(Collected data entries)

[src/ccd_shutter_bias_control.sv]
`timescale 1ns/1ps
// Notes on behaviour
// - Mode 0 bias turns on during exposure field holding last drain pulse.
// - Mode 0 turn-on line is programmable to any line of that field.
// - Active bias stays on until readout ends, then turns off.
// - Mode 1 bias stays off until readout starts, then turns on.
// - Hold bit keeps bias on after readout until software clears it.
// - Two bias signals, each routable to any of the three pins.
// - Polarity bit sets bias active level high or low.
// - Gate pulses run in automatic, single-trigger or manual method.
// - Automatic pulse edges use separate field, line and pixel positions.
// - Field values compare against exposure counter, field 0 earliest.
// - On and off use separate field values.
// - Single trigger places both edges in next field, fields ignored.
// - Pulse triggered with exposure runs in automatic mode.
// - Manual state bit picks on or off position; one toggle per interval.
// - Manual control ignores the field values.
// - Per-pulse manual enable works regardless of exposure state.
// - Pulse left on stays on; later trigger only applies turn-off.
// - Bias pin selector: 0-3 pulses, 4/5 bias combiners, 7 pulse12.
// - Mechanical-shutter pin selector uses the same eight-value encoding.
// - Flash pin selector: 0-3 pulses, 4 bias-a, 5 bias-b combiner.
// - Flash selector 6 invalid, 7 selects pulse12 combiner.
// - Bias combiner gives bias, or pulse 0 XOR bias when selected.
// - Pulse12 combiner gives pulse0^pulse1, or pulse0^pulse2 when set.
module ccd_shutter_bias_control
  import shutter_pkg::*;
(
  input wire logic clk,
  input wire logic rst_n,
  input wire logic vdEdge,
  input wire logic [LINE_W-1:0] lineCount,
  input wire logic [PIXEL_W-1:0] pixelCount,
  input wire logic [FIELD_W-1:0] exposureCount,
  input wire logic exposureActive,
  input wire logic readoutStart,
  input wire logic readoutEnd,
  input wire logic trigWrite,
  input wire logic [7:0] trigBits,
  input wire logic [NUM_BIAS-1:0] biasMode,
  input wire logic [NUM_BIAS-1:0] biasHoldAfterReadout,
  input wire logic [NUM_BIAS-1:0] biasPolarity,
  input wire logic [LINE_W-1:0] biasAOnLine,
  input wire logic [LINE_W-1:0] biasBOnLine,
  input wire logic [NUM_PULSES-1:0] pulsePolarity,
  input wire logic [NUM_PULSES-1:0] pulseManualEnable,
  input wire logic [NUM_PULSES-1:0] pulseManualOn,
  input wire logic [NUM_PULSES*FIELD_W-1:0] pulseOnField,
  input wire logic [NUM_PULSES*LINE_W-1:0] pulseOnLine,
  input wire logic [NUM_PULSES*PIXEL_W-1:0] pulseOnPixel,
  input wire logic [NUM_PULSES*FIELD_W-1:0] pulseOffField,
  input wire logic [NUM_PULSES*LINE_W-1:0] pulseOffLine,
  input wire logic [NUM_PULSES*PIXEL_W-1:0] pulseOffPixel,
  input wire logic biasACombinerSel,
  input wire logic biasBCombinerSel,
  input wire logic pulse12CombinerSel,
  input wire logic [SEL_W-1:0] biasPinSourceSelect,
  input wire logic [SEL_W-1:0] mechShutterPinSourceSelect,
  input wire logic [SEL_W-1:0] flashPinSourceSelect,
  output logic substrateBias,
  output logic mechShutterPin,
  output logic flashPin,
  output logic [NUM_PULSES-1:0] gatePulseState,
  output logic [NUM_BIAS-1:0] biasState
);

  // ------------------------------------------------------------
  // Gate pulses
  // ------------------------------------------------------------
  logic [NUM_PULSES-1:0] pulseActive;
  pulse_mode_t pulseMode [NUM_PULSES];
  wire [NUM_PULSES-1:0] pulseLevel = pulseActive ^ ~pulsePolarity;

  genvar g;
  generate
    for (g = 0; g < NUM_PULSES; g++) begin : gen_pulse
      gate_pulse_unit u_pulse (
        .clk(clk),
        .rst_n(rst_n),
        .vdEdge(vdEdge),
        .lineCount(lineCount),
        .pixelCount(pixelCount),
        .exposureCount(exposureCount),
        .exposureActive(exposureActive),
        .trigWrite(trigWrite),
        .trigPulse(trigBits[TRIG_PULSE0+g]),
        .trigExposure(trigBits[TRIG_EXPOSURE]),
        .manualEnable(pulseManualEnable[g]),
        .manualOnState(pulseManualOn[g]),
        .pulseOnField(pulseOnField[g*FIELD_W +: FIELD_W]),
        .pulseOnLine(pulseOnLine[g*LINE_W +: LINE_W]),
        .pulseOnPixel(pulseOnPixel[g*PIXEL_W +: PIXEL_W]),
        .pulseOffField(pulseOffField[g*FIELD_W +: FIELD_W]),
        .pulseOffLine(pulseOffLine[g*LINE_W +: LINE_W]),
        .pulseOffPixel(pulseOffPixel[g*PIXEL_W +: PIXEL_W]),
        .pulseActive(pulseActive[g]),
        .pulseMode(pulseMode[g])
      );
    end
  endgenerate

  // ------------------------------------------------------------
  // Substrate bias sources
  // ------------------------------------------------------------
  bias_state_t biasState_ff [NUM_BIAS];
  bias_state_t nxt_bias [NUM_BIAS];
  wire [LINE_W-1:0] biasOnLine [NUM_BIAS];
  wire [NUM_BIAS-1:0] biasActive;
  wire [NUM_BIAS-1:0] biasLevel;
  wire [NUM_BIAS-1:0] biasOnHit;
  wire exposureField0 = exposureActive &&
    (exposureCount == EXPOSURE_FIELD_FIRST);
  assign biasOnLine[0] = biasAOnLine;
  assign biasOnLine[1] = biasBOnLine;

  generate
    for (g = 0; g < NUM_BIAS; g++) begin : gen_bias
      // Mode 0 turn-on at the start of the programmed line
      assign biasOnHit[g] = biasMode[g] ? readoutStart :
        (exposureField0 && (lineCount == biasOnLine[g]) &&
        (pixelCount == BIAS_ON_PIXEL));
      assign biasActive[g] = (biasState_ff[g] == BIAS_ON) ||
        (biasState_ff[g] == BIAS_HELD);
      assign biasLevel[g] = biasActive[g] ^ ~biasPolarity[g];

      always_comb begin
        nxt_bias[g] = biasState_ff[g];
        unique case (biasState_ff[g])
          BIAS_OFF: nxt_bias[g] = BIAS_OFF;
          BIAS_ARMED: if (biasOnHit[g]) nxt_bias[g] = BIAS_ON;
          BIAS_ON: if (readoutEnd) begin
            nxt_bias[g] = biasHoldAfterReadout[g] ? BIAS_HELD :
              BIAS_OFF;
          end
          BIAS_HELD: begin
            if (!biasHoldAfterReadout[g]) nxt_bias[g] = BIAS_OFF;
          end
        endcase
        if (trigWrite && trigBits[TRIG_BIAS_A+g] &&
            (biasState_ff[g] == BIAS_OFF)) begin
          nxt_bias[g] = BIAS_ARMED;
        end
      end

      always_ff @(posedge clk) begin
        if (!rst_n) biasState_ff[g] <= BIAS_OFF;
        else biasState_ff[g] <= nxt_bias[g];
      end
    end
  endgenerate

  // ------------------------------------------------------------
  // Combiners and pin routing
  // ------------------------------------------------------------
  wire biasAComb = biasACombinerSel ? (pulseLevel[0] ^ biasLevel[0]) :
    biasLevel[0];
  wire biasBComb = biasBCombinerSel ? (pulseLevel[0] ^ biasLevel[1]) :
    biasLevel[1];
  wire pulse12Comb = pulse12CombinerSel ? (pulseLevel[0] ^ pulseLevel[2]) :
    (pulseLevel[0] ^ pulseLevel[1]);
  // Source table indexed by selector code; code 6 is the idle level
  wire [7:0] pinSource = {pulse12Comb, PIN_IDLE_LEVEL, biasBComb,
    biasAComb, pulseLevel};
  wire [SEL_W-1:0] pinSel [NUM_PINS];
  wire [NUM_PINS-1:0] nxt_pin;
  logic [NUM_PINS-1:0] pin_ff;
  assign pinSel[0] = biasPinSourceSelect;
  assign pinSel[1] = mechShutterPinSourceSelect;
  assign pinSel[2] = flashPinSourceSelect;

  generate
    for (g = 0; g < NUM_PINS; g++) begin : gen_pin
      assign nxt_pin[g] = pinSource[pinSel[g]];
    end
  endgenerate

  always_ff @(posedge clk) begin
    if (!rst_n) pin_ff <= {NUM_PINS{PIN_IDLE_LEVEL}};
    else pin_ff <= nxt_pin;
  end

  assign substrateBias = pin_ff[0];
  assign mechShutterPin = pin_ff[1];
  assign flashPin = pin_ff[2];
  assign gatePulseState = pulseActive;
  assign biasState = biasActive;
endmodule // ccd_shutter_bias_control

→ **REQUIREMENT**
Could you reproduce the lines above, from the one that holds "assign biasState = biasActive;" through the last, exactly as they stand?

→ **RESULT FOR THIS TASK**
  assign biasState = biasActive;
endmodule // ccd_shutter_bias_control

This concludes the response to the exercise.